Aber nein, ich wusste, dass meine Schätzung stimmte! Vielleicht hatte der Direktor ja Wechselsachen vor Ort oder es war etwas vorgefallen. Oder vielleicht will er nur, dass alle glauben, es sei mehr Zeit verstrichen, schlug meine innere Stimme vor, ließ mich ihn dann aber weiter betrachten. Heute trug er ein schwarzes Hemd unter einem dreiteiligen schwarzem Anzug mit passender Weste. Wäre der Stoff nicht so teuer und nach Maß geschnitten, hätte er wie ein gut gekleideter Totengräber gewirkt. Sogar sein Einstecktuch war schwarz.

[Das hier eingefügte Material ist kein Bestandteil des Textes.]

`config.mk`:
```
export PLATFORM = sky130hd
export DESIGN_NAME = alu_arbiter
export DESIGN_NICKNAME = d
export VERILOG_FILES = /design/src/rtl/alu_arbiter.sv
export SDC_FILE = /design/constraint.sdc
export NUM_CORES = 1
export LEC_CHECK = 0
export BUFFER_PORTS_ARGS = -buffer_cell sky130_fd_sc_hd__buf_2
export CAP_MARGIN = 20
export CORE_AREA = 5 5 65 110
export CTS_CLUSTER_DIAMETER = 50
export CTS_CLUSTER_SIZE = 12
export DETAILED_ROUTE_END_ITERATION = 7
export DIE_AREA = 0 0 70 115
export PLACE_DENSITY = 0.83
export SYNTH_ARGS = -nofsm -noshare
export SYNTH_HDL_FRONTEND = slang
export SYNTH_SLANG_ARGS = --single-unit
```
`constraint.sdc`:
```
create_clock -name clk -period 3.1 [get_ports clk]
set_input_delay 0.155 -clock clk [delete_from_list [all_inputs] [get_ports clk]]
set_output_delay 0.155 -clock clk [all_outputs]
set_load 0.005 [all_outputs]
```
`src/rtl/alu_arbiter.sv`:
```
// alu_arbiter: round-robin scheduler sharing one multi-cycle ALU among NUM_REQ requesters,
// with a watchdog that aborts an operation whose done never arrives.
module alu_arbiter #(
  parameter int NUM_REQ = 4,
  parameter int TIMEOUT = 64,
  localparam int IW = $clog2(NUM_REQ),
  localparam int CW = $clog2(TIMEOUT) + 1
) (
  input  logic                 clk,
  input  logic                 reset,
  input  logic [NUM_REQ-1:0]   req,
  input  logic [3*NUM_REQ-1:0] req_op,
  input  logic [8*NUM_REQ-1:0] req_a,
  input  logic [8*NUM_REQ-1:0] req_b,
  output logic [NUM_REQ-1:0]   resp_valid,
  output logic [15:0]          resp_result,
  output logic                 resp_err,
  output logic                 busy,
  output logic [IW-1:0]        grant_id,
  output logic                 alu_start,
  output logic [2:0]           alu_op,
  output logic [7:0]           alu_a,
  output logic [7:0]           alu_b,
  input  logic                 alu_done,
  input  logic [15:0]          alu_result
);
  typedef enum logic [1:0] {IDLE, ISSUE, WAIT, RESP} state_t;
  state_t state, state_nx;
  logic [IW-1:0] ptr, win;
  logic [CW-1:0] cnt;
  logic expired;
  // first asserted request at or above the pointer, wrapping around
  function automatic logic [IW-1:0] pick(input logic [NUM_REQ-1:0] r, input logic [IW-1:0] p);
    pick = p;
    for (int i = NUM_REQ - 1; i >= 0; i--)
      if (r[(int'(p) + i) % NUM_REQ]) pick = IW'((int'(p) + i) % NUM_REQ);
  endfunction
  assign win = pick(req, ptr);
  // the counter holds WAIT cycles already spent, so this is the last allowed one
  assign expired = cnt == CW'(TIMEOUT - 2);
  assign busy = state != IDLE;
  assign alu_start = state == ISSUE;
  assign resp_valid = state == RESP ? NUM_REQ'(1) << grant_id : '0;
  always_comb begin
    state_nx = state == IDLE  ? (|req ? ISSUE : IDLE) :
               state == ISSUE ? WAIT :
               state == WAIT  ? (alu_done || expired ? RESP : WAIT) : IDLE;
  end
  always_ff @(posedge clk or posedge reset) begin
    if (reset) state <= IDLE;
    else state <= state_nx;
  end
  always_ff @(posedge clk or posedge reset) begin
    if (reset) begin
      grant_id <= '0;
      ptr <= '0;
      cnt <= '0;
      alu_op <= '0;
      alu_a <= '0;
      alu_b <= '0;
      resp_result <= '0;
      resp_err <= 1'b0;
    end else begin
      case (state)
        IDLE: if (|req) begin
          grant_id <= win;
          alu_op <= req_op[3*int'(win) +: 3];
          alu_a <= req_a[8*int'(win) +: 8];
          alu_b <= req_b[8*int'(win) +: 8];
        end
        ISSUE: cnt <= '0;
        WAIT: if (alu_done) begin
          resp_result <= alu_result;
          resp_err <= 1'b0;
        end else if (expired) begin
          resp_result <= '0;
          resp_err <= 1'b1;
        end else cnt <= cnt + CW'(1);
        RESP: ptr <= grant_id == IW'(NUM_REQ - 1) ? '0 : grant_id + IW'(1);
      endcase
    end
  end
endmodule

```
Word level (Yosys, flattened, before mapping)
Index checks and enable logic that the tools add are counted.
{ "op_classes": {"eq_ne": 7, "n_div": 0, "add_sub_neg": 5, "mul": 1, "n_bitwise": 3, "reduce_logical": 12, "shifts": 4, "n_lt_le_gt_ge": 4, "mux": 29} }
{ "op_table": {"columns": ["op", "count"], "rows": [
  ["variable part select 32 x 6 -> 8 bit", 2],
  ["2-to-1 mux 16 bit", 2],
  ["2-to-1 mux 2 bit", 8],
  ["2-to-1 mux 7 bit", 2],
  ["case mux 7 bit (2 select lines)", 1],
  ["< comparator 3 x 4 -> 1 bit, second input constant", 3],
  ["variable part select 12 x 5 -> 3 bit", 1],
  ["2-to-1 mux 1 bit", 11],
  ["binary-select mux 1 bit (select 2 bit)", 4],
  ["adder 7 x 1 -> 7 bit, second input constant", 1],
  ["equality test 7 x 6 -> 1 bit, second input constant", 1],
  ["equality test 2 bit, second input constant", 3],
  ["nonzero test 2 bit", 3],
  ["OR reduction 2 bit", 3],
  ["adder 2 x 1 -> 2 bit, second input constant", 2],
  ["adder 2 bit, second input constant", 2],
  ["multiplier 2 x 2 -> 4 bit, first input constant", 1],
  ["2-to-1 mux 4 bit", 1],
  ["inequality test 2 bit, second input constant", 2],
  ["AND reduction 2 bit", 2],
  ["OR reduction 4 bit", 1],
  ["left shift 1 x 2 -> 4 bit, first input constant", 1],
  ["bitwise AND 1 bit, first input constant", 3],
  ["< comparator 2 x 3 -> 1 bit, second input constant", 1],
  ["4 further kinds", 4]
]} }
{ "totals": {"ff_bits": 49, "latch_bits": 0, "romBits": 0, "mem_count": 0, "inputBits": 99, "ramBits": 0} }

Depth between registers and ports, before layout
{ "logic_depth": {"depth_word": 12, "depth_mapped": 8, "mapped_depth_nobuf": 7} }

Least setup slack after synthesis
OpenSTA, ideal clock, no wires.
{ "synth_path": {"path_kind": "reg2reg", "startpoint": "register ptr[1]", "endpoint": "register alu_a[7]", "n_path_buf": 2, "path_stages_with_launch": 7, "setup_ns": 0.130, "t_arrival_ns": 1.542, "period_less_slack_ns": 1.672, "path_slack_ns": 1.428, "required_ns": 2.970, "cell_sequence": "dfrtp_1 > buf_6 > o32a_2 > clkbuf_1 > and4_1 > a211oi_2 > a211oi_2"} }
{ "synth_between": {"elab_chain_len": 9, "word_cells_on_any_way": 19, "cone_classes": "add/sub: 3; shift: 1; mux: 15"} }
{ "synth_lines": {"columns": ["element", "line_no", "rtl"], "rows": [
  ["start: declaration", "29", "logic [IW-1:0] ptr, win;"],
  ["start signal: assignment", "79", "RESP: ptr <= grant_id == IW'(NUM_REQ - 1) ? '0 : grant_id + IW'(1);"],
  ["adder 2 bit", "36", "if (r[(int'(p) + i) % NUM_REQ]) pick = IW'((int'(p) + i) % NUM_REQ);"],
  ["binary-select mux 1 bit (select 2 bit)", "36", null],
  ["2-to-1 mux 1 bit (not written as such) (2 in series)", "36", null],
  ["2-to-1 mux 2 bit (3 in series)", "36", null],
  ["2-to-1 mux 2 bit *", "36", null],
  ["variable part select 32 x 6 -> 8 bit *", "68", "alu_a <= req_a[8*int'(win) +: 8];"],
  ["end signal: assignment", "68", null],
  ["end: declaration", "22", "output logic [7:0] alu_a,"]
]} }
Mark *: on every way between the ends. The rest lies on a longest branch, timed or not. The select of a mux whose other input is x is not followed.
A chain may end at the register's enable or synchronous reset.

Worst setup path in the final report
{ "layout_path": {"startpoint": "register ptr[0]", "endpoint": "register alu_b[7]"} }
{ "layout_between": {"elab_chain_len": 9, "word_cells_on_any_way": 19, "cone_classes": "add/sub: 3; shift: 1; mux: 15"} }
{ "layout_lines": {"columns": ["element", "line_no", "rtl"], "rows": [
  ["adder 2 bit", "36", null],
  ["binary-select mux 1 bit (select 2 bit)", "36", null],
  ["2-to-1 mux 1 bit (not written as such) (2 in series)", "36", null],
  ["2-to-1 mux 2 bit (3 in series)", "36", null],
  ["2-to-1 mux 2 bit *", "36", null],
  ["variable part select 32 x 6 -> 8 bit *", "69", "alu_b <= req_b[8*int'(win) +: 8];"],
  ["end signal: assignment", "69", null],
  ["end: declaration", "23", "output logic [7:0] alu_b,"]
]} }
Marks and branches as above.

Der geringfügig andere Ton passte zum Hemd und unterstrich den leicht schimmernden Anzugstoff.
»Essen!«, meinte er in einem ruhigen Befehlston und reichte mir ein Tablett auf dem sich zwei Teller befanden. Einer war gefüllt mit Haferschleim, Banane und Honig. Genau das, was ich hatte essen wollen, bevor die Frau mich angegriffen hatte. Es zeigte mehr als alle Worte und Erklärungen, wie genau Hobbs hinsah.
Der andere Teller war gefüllt mit Kartoffel-Saucen-Hackmatschpampe, dazu gab es zwei kleinere Schälchen. Eines mit Salat und eines mit Obst. Zusammen mit der Flasche Wasser war das wahrscheinlich mehr als eine Gefangene erwarten konnte.
»Danke!«, meinte ich und wartete.
Worauf wusste ich nicht, aber ich war nicht entlassen worden und obwohl ich meine Aufmerksamkeit absichtlich auf das Tablett gerichtet hielt, ahnte ich, dass mich Hobbs sehr genau unter die Lupe nahm.
»Sie werden sich an meine Regeln halten?!« Mein Gegenüber machte eine Frage aus seiner Forderung und kurz war ich versucht einfach einzuwilligen, um der Dunkelheit zu entkommen. Dann griff mein Trotz ein und ließ mich die Wahrheit sagen, die ich im letzten Moment tarnen konnte.
»Ich habe das Handgemenge nicht angefangen.«
»Dafür sind die Wachen da«, maßregelte Hobbs, vermutlich wohlwissend, was ich eigentlich hatte sagen wollen.
»Und in der Zwischenzeit lasse ich mich von irgendeiner Schlampe verprügeln?«, fauchte der Teil von mir, der Recht hatte und sich keiner Schuld bewusst war.
»Sie werden gehorchen!«
Die Betonung in Hobbs ruhiger Stimme reichte, um mich noch wütender zu machen.
»Leck mich am Arsch!«, meinte ich aus einem tiefsitzenden, von drei Brüdern geprägten, Reflex heraus und sah Hobbs direkt an. Eine Sekunde lang dachte ich, er würde mich schlagen, aber dann zuckte ein Lächeln über sein Gesicht.
»Seien Sie vorsichtig, was Sie sagen oder mir anbieten! Ich fürchte, ich bin ein Mann, der Dinge sehr wörtlich nimmt oder nehmen könnte.«
Einen Moment lang hielt ich seinem Blick stand, dann senkte ich den Blick. Auf keinen Fall wollte ich, dass jemand diesen Satz ernst nahm. Weder Hobbs, noch sonst wer. Aus diesem Grund war ich auch extra-brav und stellte das Tablett aufs Bett, als mich Hobbs mit einer Tageszeitung fotografieren wollte und mir Blut abnahm.